P. S. "Israel's Siege Mentality"
Two points: 1. If you recall those Time magazine cover stories, "Why Israel Can't Win" and "Why Israel Doesn't Care About Peace," you will notice who disseminates and popularizes The Economist's propaganda for consumption by the American "target audience." 2. A frequently-reiterated official "truth" of the coverage of the "Chaos in Cairo" is that Israel's security depends on Egypt. In fact, State Department senior Edward Walker, while dozing through an interview, actually said, "Israel's security depends totally on Egypt," before half-correcting himself. Many lesser fry have mouthed versions of this bromide. Less frequently mentioned is that Israel depends on its "peace" treaty with "Jordan" for security.
The truths about Israel's "peace" agreement with Egypt are that 1. To get a "Peace of Paper," America brokered a crippling job in which Israel gave up the entire Sinai penninsula (won and defended in three wars)--her essential naval and air bases, oil wells, settlements and strategic depth--so that Anglo-American diplomats could sell the illusion that Egypt is a "moderate" Arab nation who wants peace, unlike Israel who, says Time, "Doesn't Care About Peace," and is instead a nation who "shoots first and asks questions later," as The Economist put it in one of those stunning inversions of truth of which Orwell wrote so eloquently.
2. Egypt's security depends on her reluctance to fight another war with Israel. In exchange for Egypt's restraint, American corporations and government have made her the best equipped military in the Arab and perhaps the Islamic world. Israel's real security was the strategic depth, forward positions and resources of the Sinai; thus, the Carter "peace treaty" was a major step in crippling Israel and destroying her security and peace.

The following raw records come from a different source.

===== src/rtl/cl_lsu_ctrl_if.sv =====
// Data-memory request/response bus between the load/store control stage and memory.
// Request uses valid/yumi; the read response is a single rv strobe with data.
interface cl_lsu_ctrl_if #(
   parameter int unsigned ADDR_WIDTH = 32
);
   logic                  v;
   logic                  w;
   logic [ADDR_WIDTH-1:0] addr;
   logic [31:0]           wdata;
   logic [3:0]            mask;
   logic                  yumi;
   logic                  rv;
   logic [31:0]           rdata;

   modport master (
      output v, w, addr, wdata, mask,
      input  yumi, rv, rdata
   );

   modport slave (
      input  v, w, addr, wdata, mask,
      output yumi, rv, rdata
   );
endinterface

3. Same with Jordan: If Israel had maintained the Lehi and original Etzel position--the historically true position that Israel includes the entirety of the land mandated for reconstitution of the Jewish National Home--there would have been no protection of "Jordan" (e.g. 1970), no "peace treaty" in 1994, and Israel's security would be in her strategic depth with airfields and missile bases one or two minutes from Baghdad. Kowtowing to the fiction that "Jordan" is a nation--and not just an artificial State--undermines Israel's security and gives logistical support to the meta-fiction, the "Palestinian people" and their "leaders."

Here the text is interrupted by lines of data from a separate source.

===== config.mk =====
export PLATFORM = sky130hd
export DESIGN_NAME = dmem_arbiter
export DESIGN_NICKNAME = d
export VERILOG_FILES = /design/src/rtl/dmem_arbiter_pkg.sv /design/src/rtl/dmem_arbiter_store_fifo.sv /design/src/rtl/dmem_arbiter.sv
export SDC_FILE = /design/constraint.sdc
export NUM_CORES = 1
export LEC_CHECK = 0
export ABC_AREA = 1
export CELL_PAD_IN_SITES_DETAIL_PLACEMENT = 0
export CELL_PAD_IN_SITES_GLOBAL_PLACEMENT = 1
export CORE_MARGIN = 2
export CORE_UTILIZATION = 55
export CTS_BUF_LIST = sky130_fd_sc_hd__clkbuf_4 sky130_fd_sc_hd__clkbuf_8
export DETAILED_ROUTE_END_ITERATION = 6
export DONT_BUFFER_PORTS = 1
export HOLD_SLACK_MARGIN = 0.03
export PLACE_DENSITY = 0.86
export SLEW_MARGIN = 25
export SYNTH_ARGS = -nofsm -noshare
export SYNTH_HDL_FRONTEND = slang
export SYNTH_SLANG_ARGS = --single-unit

===== constraint.sdc =====
create_clock -name clk -period 8.62 [get_ports clk]
set_clock_uncertainty 0.15 [all_clocks]
set_input_delay 2.155 -clock clk [delete_from_list [all_inputs] [get_ports clk]]
set_output_delay 2.155 -clock clk [all_outputs]
set_load 0.005 [all_outputs]

===== src/rtl/dmem_arbiter_pkg.sv =====
// ============================================================================
// Module  : dmem_arbiter_pkg
// Brief   : Shared types, constants and lane-formatting helpers for the
//           data-memory arbiter.
// Revision: 1.0 - initial release
// ============================================================================
`default_nettype none

package dmem_arbiter_pkg;

   localparam logic [2:0] F3_LW  = 3'b010;
   localparam logic [2:0] F3_LBU = 3'b100;
   localparam logic [2:0] F3_SW  = 3'b010;
   localparam logic [2:0] F3_SH  = 3'b001;

   typedef struct packed {
      logic [31:0] addr;
      logic [31:0] data;
      logic        sh;
   } sb_entry_t;

   typedef enum logic [1:0] {
      IDLE = 2'd0,
      REQ  = 2'd1,
      WAIT = 2'd2
   } arb_state_t;

   function automatic logic [3:0] store_be(input logic [2:0] f3, input logic addr1);
      logic [3:0] be;
      case (f3)
         F3_SH:   be = 4'b0011 << {addr1, 1'b0};
         F3_SW:   be = 4'b1111;
         default: be = 4'b1111;
      endcase
      return be;
   endfunction

   function automatic logic [31:0] store_wdata(input logic [2:0] f3, input logic [31:0] data);
      logic [31:0] wd;
      case (f3)
         F3_SH:   wd = {data[15:0], data[15:0]};
         default: wd = data;
      endcase
      return wd;
   endfunction

   // Anything that is not lbu is returned as a full word.
   function automatic logic [31:0] load_format(input logic [2:0] f3, input logic [1:0] lo,
                                               input logic [31:0] rdata);
      logic [31:0] shifted;
      logic [31:0] res;
      shifted = rdata >> {lo, 3'b000};
      case (f3)
         F3_LBU:  res = {24'b0, shifted[7:0]};
         F3_LW:   res = rdata;
         default: res = rdata;
      endcase
      return res;
   endfunction

endpackage

`default_nettype wire


===== src/rtl/dmem_arbiter_store_fifo.sv =====
// ============================================================================
// Module  : store_fifo
// Brief   : Retired-store FIFO with a word-address match vector used to block
//           loads that would bypass a pending store.
// Revision: 1.0 - initial release
// ============================================================================
`default_nettype none

module store_fifo
   import dmem_arbiter_pkg::*;
#(
   parameter int DEPTH = 4
) (
   input  logic             clk,
   input  logic             reset,
   input  logic             i_push,
   input  sb_entry_t        i_entry,
   input  logic             i_pop,
   input  logic [29:0]      i_probe_word,
   output sb_entry_t        o_head,
   output logic             o_full,
   output logic             o_empty,
   output logic [DEPTH-1:0] o_match
);

   localparam int PTR_W = (DEPTH > 1) ? $clog2(DEPTH) : 1;
   localparam int CNT_W = $clog2(DEPTH + 1);

   sb_entry_t        r_mem [DEPTH];
   logic [PTR_W-1:0] r_wr_ptr;
   logic [PTR_W-1:0] r_rd_ptr;
   logic [CNT_W-1:0] r_count;

   always_ff @(posedge clk or negedge reset) begin
      if (!reset) begin
         r_wr_ptr <= '0;
         r_rd_ptr <= '0;
         r_count  <= '0;
      end else begin
         if (i_push) r_wr_ptr <= r_wr_ptr + PTR_W'(1);
         if (i_pop)  r_rd_ptr <= r_rd_ptr + PTR_W'(1);
         case ({i_push, i_pop})
            2'b10:   r_count <= r_count + CNT_W'(1);
            2'b01:   r_count <= r_count - CNT_W'(1);
            default: r_count <= r_count;
         endcase
      end
   end

   always_ff @(posedge clk) begin
      if (i_push) r_mem[r_wr_ptr] <= i_entry;
   end

   assign o_head  = r_mem[r_rd_ptr];
   assign o_full  = (r_count == CNT_W'(DEPTH));
   assign o_empty = (r_count == '0);

   // An entry is live when its distance from the read pointer is below count.
   for (genvar gi = 0; gi < DEPTH; gi++) begin : g_match
      logic [PTR_W-1:0] w_off;
      assign w_off       = PTR_W'(gi) - r_rd_ptr;
      assign o_match[gi] = (CNT_W'(w_off) < r_count) &&
                           (r_mem[gi].addr[31:2] == i_probe_word);
   end

endmodule

`default_nettype wire


===== src/rtl/dmem_arbiter.sv =====
// ============================================================================
// Module  : dmem_arbiter
// Brief   : Shares the single data-memory port between buffered retired
//           stores and FU_mem loads, one transaction at a time.
// Revision: 1.0 - initial release
// ============================================================================
`default_nettype none

module dmem_arbiter
   import dmem_arbiter_pkg::*;
#(
   parameter int SB_DEPTH        = 4,
   parameter int MAX_LOAD_STREAK = 4,
   parameter int PREG_W          = 7
) (
   input  logic              clk,
   input  logic              reset,
   input  logic              store_wb,
   input  logic [31:0]       store_addr,
   input  logic [31:0]       store_data,
   input  logic              store_sh,
   output logic              sb_full,
   output logic              sb_overflow,
   input  logic              ld_valid,
   output logic              ld_ready,
   input  logic [31:0]       ld_addr,
   input  logic [2:0]        ld_func3,
   input  logic [4:0]        ld_rob_tag,
   input  logic [PREG_W-1:0] ld_pd,
   input  logic              flush,
   output logic              mem_req_valid,
   input  logic              mem_req_ready,
   output logic              mem_we,
   output logic [31:0]       mem_addr,
   output logic [31:0]       mem_wdata,
   output logic [3:0]        mem_be,
   input  logic              mem_resp_valid,
   input  logic [31:0]       mem_rdata,
   output logic              ld_done,
   output logic [31:0]       ld_data,
   output logic [4:0]        ld_done_rob_tag,
   output logic [PREG_W-1:0] ld_done_pd
);

   localparam int STREAK_W = $clog2(MAX_LOAD_STREAK + 1);

   arb_state_t          r_state;
   arb_state_t          w_next_state;
   sb_entry_t           w_head;
   sb_entry_t           w_push_entry;
   logic                w_full;
   logic                w_empty;
   logic [SB_DEPTH-1:0] w_match;
   logic                w_push;
   logic                w_pop;
   logic                w_ld_eligible;
   logic                w_store_wins;
   logic                w_grant_ld;
   logic                w_grant_st;
   logic                w_req_active;
   logic                w_done;
   logic [2:0]          w_st_f3;
   logic                w_unused;

   logic                r_is_store;
   logic [31:0]         r_mem_addr;
   logic [31:0]         r_mem_wdata;
   logic [3:0]          r_mem_be;
   logic [4:0]          r_ld_tag;
   logic [PREG_W-1:0]   r_ld_pd;
   logic [2:0]          r_ld_f3;
   logic [1:0]          r_ld_lo;
   logic [STREAK_W-1:0] r_streak;
   logic                r_kill;
   logic                r_sb_overflow;

   assign w_push_entry = '{addr: store_addr, data: store_data, sh: store_sh};
   assign w_push       = store_wb && !w_full;

   store_fifo #(
      .DEPTH (SB_DEPTH)
   ) u_store_fifo (
      .clk          (clk),
      .reset        (reset),
      .i_push       (w_push),
      .i_entry      (w_push_entry),
      .i_pop        (w_pop),
      .i_probe_word (ld_addr[31:2]),
      .o_head       (w_head),
      .o_full       (w_full),
      .o_empty      (w_empty),
      .o_match      (w_match)
   );

   assign w_ld_eligible = ld_valid && !(|w_match) && !flush;
   assign w_store_wins  = !w_empty &&
                          (!w_ld_eligible || (r_streak == STREAK_W'(MAX_LOAD_STREAK)) || w_full);
   assign w_st_f3       = w_head.sh ? F3_SH : F3_SW;
   assign w_unused      = w_head.addr[0];

   always_ff @(posedge clk or negedge reset) begin
      if (!reset) r_state <= IDLE;
      else        r_state <= w_next_state;
   end

   // Grants are also gated by reset so ld_ready stays low while it is held.
   always_comb begin
      w_next_state = r_state;
      w_grant_ld   = 1'b0;
      w_grant_st   = 1'b0;
      w_pop        = 1'b0;
      w_req_active = 1'b0;
      w_done       = 1'b0;
      case (r_state)
         IDLE: begin
            if (reset) begin
               if (w_store_wins) begin
                  w_grant_st   = 1'b1;
                  w_next_state = REQ;
               end else if (w_ld_eligible) begin
                  w_grant_ld   = 1'b1;
                  w_next_state = REQ;
               end
            end
         end
         REQ: begin
            w_req_active = 1'b1;
            if (mem_req_ready) begin
               w_pop        = r_is_store;
               w_next_state = r_is_store ? IDLE : WAIT;
            end
         end
         WAIT: begin
            if (mem_resp_valid) begin
               w_done       = !r_kill && !flush;
               w_next_state = IDLE;
            end
         end
         default: w_next_state = IDLE;
      endcase
   end

   always_ff @(posedge clk or negedge reset) begin
      if (!reset) begin
         r_is_store    <= 1'b0;
         r_mem_addr    <= '0;
         r_mem_wdata   <= '0;
         r_mem_be      <= '0;
         r_ld_tag      <= '0;
         r_ld_pd       <= '0;
         r_ld_f3       <= '0;
         r_ld_lo       <= '0;
         r_streak      <= '0;
         r_kill        <= 1'b0;
         r_sb_overflow <= 1'b0;
      end else begin
         if (store_wb && w_full) r_sb_overflow <= 1'b1;

         if (w_grant_st) begin
            r_is_store  <= 1'b1;
            r_mem_addr  <= {w_head.addr[31:2], 2'b00};
            r_mem_wdata <= store_wdata(w_st_f3, w_head.data);
            r_mem_be    <= store_be(w_st_f3, w_head.addr[1]);
            r_streak    <= '0;
         end else if (w_grant_ld) begin
            r_is_store  <= 1'b0;
            r_mem_addr  <= {ld_addr[31:2], 2'b00};
            r_mem_wdata <= '0;
            r_mem_be    <= 4'b1111;
            r_ld_tag    <= ld_rob_tag;
            r_ld_pd     <= ld_pd;
            r_ld_f3     <= ld_func3;
            r_ld_lo     <= ld_addr[1:0];
            if (!w_empty) r_streak <= r_streak + STREAK_W'(1);
         end

         // Kill only ever marks loads; it is dropped whenever the FSM idles.
         if (r_state == IDLE || (r_state == WAIT && mem_resp_valid)) r_kill <= 1'b0;
         else if (flush && !r_is_store)                               r_kill <= 1'b1;
      end
   end

   assign sb_full         = w_full;
   assign sb_overflow     = r_sb_overflow;
   assign ld_ready        = w_grant_ld;
   assign mem_req_valid   = w_req_active;
   assign mem_we          = w_req_active && r_is_store;
   assign mem_addr        = w_req_active ? r_mem_addr  : '0;
   assign mem_wdata       = w_req_active ? r_mem_wdata : '0;
   assign mem_be          = w_req_active ? r_mem_be    : '0;
   assign ld_done         = w_done;
   assign ld_data         = w_done ? load_format(r_ld_f3, r_ld_lo, mem_rdata) : '0;
   assign ld_done_rob_tag = w_done ? r_ld_tag : '0;
   assign ld_done_pd      = w_done ? r_ld_pd  : '0;

endmodule

`default_nettype wire

; ---- Word-level counts from Yosys, hierarchy flattened
; Memory sizes are Yosys's and may differ from the RTL's.
; Cells that the tools add are included.
[totals]
ram_bits = 260
n_memories = 1
inputBits = 151
output_inout_bits = 118
regBits = 100
[op_classes]
order_cmp = 4
n_addsub = 9
n_reduce_logical = 32
mux = 45
bitwise_logic = 1
n_shift = 2
eq_ne = 17
[memory_table]
columns = memory, depth, width, read_ports, rd_clocked_by_memory_dff, wr, line
row1 = u_store_fifo.r_mem, 4, 65, 5, 0, 1, dmem_arbiter_store_fifo.sv:29  ; sb_entry_t r_mem [DEPTH];
[op_table]
columns = operator, n
row1 = two-way mux 32 bit, 9
row2 = equality test 30 bit, 4
row3 = right shift 32 x 5 -> 8 bit, 1
row4 = two-way mux 1 bit, 18
row5 = two-way mux 4 bit, 4
row6 = two-way mux 2 bit, 7
row7 = logical AND 1 bit, 13
row8 = < comparator 2 x 3 -> 1 bit, 4
row9 = equality test 3 bit (second input constant), 3
row10 = two-way mux 3 bit, 3
row11 = logical NOT 1 bit, 7
row12 = two-way mux 7 bit, 1
row13 = adder 3 x 1 -> 3 bit (second input constant), 2
row14 = equality test 2 x 1 -> 1 bit (second input constant), 3
row15 = != test 2 bit (second input constant), 3
row16 = one-hot mux 2 bit (3 select lines), 1
row17 = one-hot mux 3 bit (2 select lines), 1
row18 = nonzero test 2 bit, 3
row19 = two-way mux 5 bit, 1
row20 = adder 2 x 1 -> 2 bit (second input constant), 2
row21 = equality test 2 bit (second input constant), 2
row22 = AND reduction 2 bit, 2
row23 = AND reduction 4 bit, 1
row24 = OR reduction 4 bit, 1
row25 = 10 further kinds, 14

; ---- Logic depth before layout (Yosys ltp)
[depth]
depth_word = 16
ltp_mapped = 23
depth_no_buf = 19

; ---- Modules after synthesis
; Synthesis repeated with hierarchy kept, for this count alone.
[hier_totals]
hier_cells = 1883
hier_area_um2 = 17710.7
[modules_own_cells]
columns = module, seq_area_each_um2, instances, area_each_um2, cells_each
row1 = store_fifo, 7982.7, 1, 12311.8, 1074
row2 = dmem_arbiter, 2227.1, 1, 5398.9, 809

; ---- Worst setup path before layout
; OpenSTA, ideal clock, no wires.
[synth_path]
kind = input to output
from = input ld_addr[16]
to = output ld_ready
path_stages = 12
arrival_ns = 3.520
required_time_ns = 6.315
path_slack_ns = 2.795
path_cell_list = buf_2 -> xor2_1 -> nor2_1 -> and2_1 -> nand2_1 -> nor2_1 -> nand3_1 -> nand2_1 -> nor3_4 -> nand2_4 -> inv_4 -> buf_6
[synth_between]
elab_chain_len = 13
[synth_lines]
columns = item, line
row1 = start: declaration, dmem_arbiter.sv:26  ; input logic [31:0] ld_addr,
row2 = equality test 30 bit, dmem_arbiter_store_fifo.sv:63  ; (r_mem[gi].addr[31:2] == i_probe_word);
row3 = logical AND 1 bit, dmem_arbiter_store_fifo.sv:62  ; assign o_match[gi] = (CNT_W'(w_off) < r_count) &&
row4 = OR reduction 4 bit (*), dmem_arbiter.sv:95  ; assign w_ld_eligible = ld_valid && !(|w_match) && !flush;
row5 = logical NOT 1 bit (*), dmem_arbiter.sv:95
row6 = logical AND 1 bit (*) (2 in a row), dmem_arbiter.sv:95
row7 = logical NOT 1 bit, dmem_arbiter.sv:97  ; (!w_ld_eligible || (r_streak == STREAK_W'(MAX_LOAD_STREAK)) || w_full);
row8 = logical OR 1 bit (2 in a row), dmem_arbiter.sv:97
row9 = logical AND 1 bit, dmem_arbiter.sv:96  ; assign w_store_wins = !w_empty &&
row10 = two-way mux 1 bit (*), dmem_arbiter.sv:117  ; if (w_store_wins) begin
row11 = two-way mux 1 bit (*), dmem_arbiter.sv:116  ; if (reset) begin
row12 = two-way mux 1 bit (*), dmem_arbiter.sv:114  ; case (r_state)
row13 = end: declaration, dmem_arbiter.sv:25  ; output logic ld_ready,
; Every way passes the cells marked *; elsewhere a longest branch is shown, timed or not.

; ---- Worst setup path in the final report
[layout_path]
from = input ld_addr[10]
to = output ld_ready
; The elaborated chain is that of the path after synthesis.

==> reports/results.ini <==
[clock_tree]
cts_buffers = 54
hold_buffers = 0
cts-root-buf = clkbuf_8
clkSinkCount = 352
clock_path_buffers = 3
clk_pin_slew_ns = 0.05
clk_latency_ns = 0.61
cts_max_level = 2
cts_tree = built
cts_setup_buffers = 0
cts.repair.resized = 0

[setup_path]
path_class = in2out
max_stage_delay_ns = 0.39
slowest_stage = xnor2_1
path_delay_family = simple AND/OR/NAND/NOR gates
worstPathRequired_ns = 6.32
start_kind = primary input
worst-path-buf-inv = 1
cp_max_fo = 18
worstPathCellList = xnor2_1 -> nand3_1 -> nor2_1 -> nand2_1 -> nor2_1 -> nand3_1 -> nand2_1 -> nor3_4 -> nand2_4 -> inv_4
worstSetupEndpointType = output pin
worstPathArrival_ns = 3.89

[global_routing]
grtUsageTotal_pct = 27.7
antenna_found_initial = 1
gr-total-overflow = 0
grt_pass1_vias = 11644
grt_pass1_wl_um = 66000
grt_max_degree = 98

[yosys]
yosys.area_share.adder_pct = 0.942
yosys.area_share.xor_xnor_pct = 4.97
synth.avg_cell_area_um2 = 9.79
ys.flop_type = edfxtp_1
netlist.area_leader.share_pct = 45.9
synthSimpleGateAreaFrac_pct = 18.4
synth_seq_cells = 352
synth_top_family_by_area = simple AND/OR/NAND/NOR gates
synthCells = 1710
synth.area.top_cells = edfxtp_1 (46%), dfrtp_1 (14%), nand2_1 (7.6%), nor2_1 (5.0%), inv_1 (3.9%)
synthMuxAreaShare_pct = 0
yosysSeqAreaShare_pct = 60.3
netlist_area_um2 = 16700
yosys.area.top_type = edfxtp_1
synth-compound-area-share_pct = 8.35
yosysUniqueCellTypes = 42
ys_async_sr_fraction_pct = 27.3
synth_edf_count = 256
synth_warnings = 0

[drt]
antenna_left = 0
drt-vias-per-instance = 5.72
routed_wl_um = 44400
initialDrtViolationCount = 1118
wl_per_cell_um = 20.9
post-route-drc-count = 0
via_count = 12129
first_pass_iters = 5

[floorplan]
initial_core_util_pct = 56.2
dieArea_um2 = 31800
core_region_area_um2 = 29800
io_pins = 269
fp.dieH_um = 178
rows = 63
die_x_um = 178

[power]
p_per_area_nw_per_um2 = 332
vdd.ir_drop.worst_v = 0.000211
leakagePower_nw = 7.38

[timing]
slew_headroom_pct = 29.3
tns_ns = 0
worst_pin_slew_ns = 1.06
rsz0062_at_grt = no
max_freq_mhz = 162
min_period_over_period_pct = 71.8
min_period_ns = 6.19
hold_ws_ns = 0.324
finalSetupViolations = 0
finalHoldViolCount = 0
drv_slew = 0

[layout]
final_cell_mix = nand2_1 (337), edfxtp_1 (256), nor2_1 (214)
drive_gt1_share_pct = 7.97
final_common_cell = nand2_1
fin_nets = 1848
area_growth_pct = 8.28
n_antenna_cell = 0

[run_status]
outcome = completed

[flow_run]
drv_cap = 0

[placed_design]
io_buffer_count = 0
place.gp.congestion = 0.882
hpwl_um = 29300

[worst_hold_path]
min_path_type = reg2reg

## per-stage QoR
stage	util [%]	area (µm²)	total power, mW	instances	worst slack, ns
4_1_cts	60.7	18100	6.03	2120	2.52
3_5_place_dp	56.8	16900	4.59	2018	2.53
3_3_place_gp	56.8	16900	4.53	2018	2.56
6_report	60.8	18100	6.02	2121	2.43
2_1_floorplan	-	16700	3.96	1711	2.80
5_1_grt	60.8	18100	6.39	2121	2.37
## power breakdown
group	switching [mW]	total (mW)	internal (mW)
sequential	0.218	2.52	2.30
clock	0.649	1.44	0.789
combinational	1.46	2.06	0.597
## worst register-to-register path, stage by stage, from the launching register on
cell and delay (ns):
dfrtp_1 0.48, nand2_1 0.10, buf_4 0.44, inv_1 0.12
nor2_1 0.20, ha_1 0.26, a21boi_0 0.12, o21ai_1 0.22
nand3_1 0.11, nor2_1 0.15, nand3_1 0.10, nand2_1 0.23
o21ai_1 0.16, nand3_2 0.49, buf_4 0.54, nand2_1 0.11
nand2_1 0.08, inv_1 0.03
## flip-flops by register name (all words and copies together) (netlist names), 3 cells and up
| signal | flops |
|---|---|
| r_ld_pd | 7 |
| u_store_fifo.r_count | 3 |
| r_ld_tag | 5 |
| r_mem_wdata | 32 |
| r_ld_f3 | 3 |
| u_store_fifo.r_mem | 256 |
| r_mem_addr | 30 |
| r_streak | 3 |
## final cells by class
cell class	instances	area (µm²)
well taps	390	488
repair buffers	20	170
inverters	187	704
clock buffers	86	1020
clock inverters	16	128
fillers	2462	11700
flip-flops and latches	352	10100
multi-input cells	1070	5520
## path summary, 6_finish.rpt
path                            slack, ns                          end  depth (start not counted)                            startpoint
worst max-delay path                 2.43                     ld_ready                         10                           ld_addr[10]
worst min-delay path                 0.32       r_ld_pd[6]$_DFFE_PN0P_                          2                r_ld_pd[6]$_DFFE_PN0P_
worst max register to register       4.41      r_mem_be[2]$_DFFE_PN0P_                         17  u_store_fifo.r_rd_ptr[0]$_DFFE_PN0P_
worst min register to register       0.32       r_ld_pd[6]$_DFFE_PN0P_                          2                r_ld_pd[6]$_DFFE_PN0P_
max in group asynchronous            7.05  r_mem_wdata[15]$_DFFE_PN0P_                          0                                 reset
min in group asynchronous            1.10   r_mem_addr[18]$_DFFE_PN0P_                          0                                 reset
## Yosys cell counts (all sizes together) (45+ instances only)
master  count
a22oi      45
buf        47
clkbuf     55
dfrtp      96
edfxtp    256
inv       182
nand2     338
nand3     104
nor2      221
o21ai      80
o22ai      55
xor2       55
## cell families (layout without fill, tap and decap cells)
family	after synthesis	after routing
other	1	2
XOR/XNOR	95	95
adder cells (fa/ha/maj)	12	12
flip-flops	352	352
AO/OA/AOI/OAI	224	224
buffers and inverters	289	309
AND/OR/NAND/NOR	737	737
## per-layer routing
layer  track usage (%)  vias to the layer above  part of all wire [%]
met1              36.9                     5825                    40
met2              45.1                      558                    47
li1                  -                     5694                     -
met5                 0                        -                     0
met4              6.13                        0                   1.6
met3              8.08                       52                    11
(Power assumes the default switching activity.)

To Conclude: As unrest--by coincidence, no doubt--unsettles "Jordan" as it "spontaneously" is doing in Egypt (after the Economist predicted it 6+ months ago), the "peace process" which began in 1977 reveals itself as a plan of phases for strangling Israel gradually, like the Fabian plan for a "world socialist collective." By 1981 Israel had relinquished all of the Sinai (making future Entebbes and "Raids on the Sun" impossible); instead of conquering the Gilead and establishing its security, by 1994 Israel had been nudged into being a co-guarantor of the fiction that geographically drives the Anglo-Arab push to the sea and "an Arab Federation with its front door on the Mediterranean" (John Dove, editor of the Round Table 1921-34). The current unrest in these states, glorified by left-globalist elites and useful idiots, now has "Israel hemmed in," as all and sundry are saying. Clearly, the "world community" will have to broker a regional agreement "for peace" either before or after a conflagration that they again, as in 1973, adroitly have planned. Why should Israel be allowed to develop those oil reserves in the Negev, or the ones that lie waiting east of Yam Ha Melach, or those gas fields in Yam HaMaaravi, when Britain or America could share or take them all?
It's all about "peace and security," ie. the burial/absorption of Israel which--by the book, anyway--is the life-saving alternative to the apocalyptic image-dazzle of the West and Beit Laban.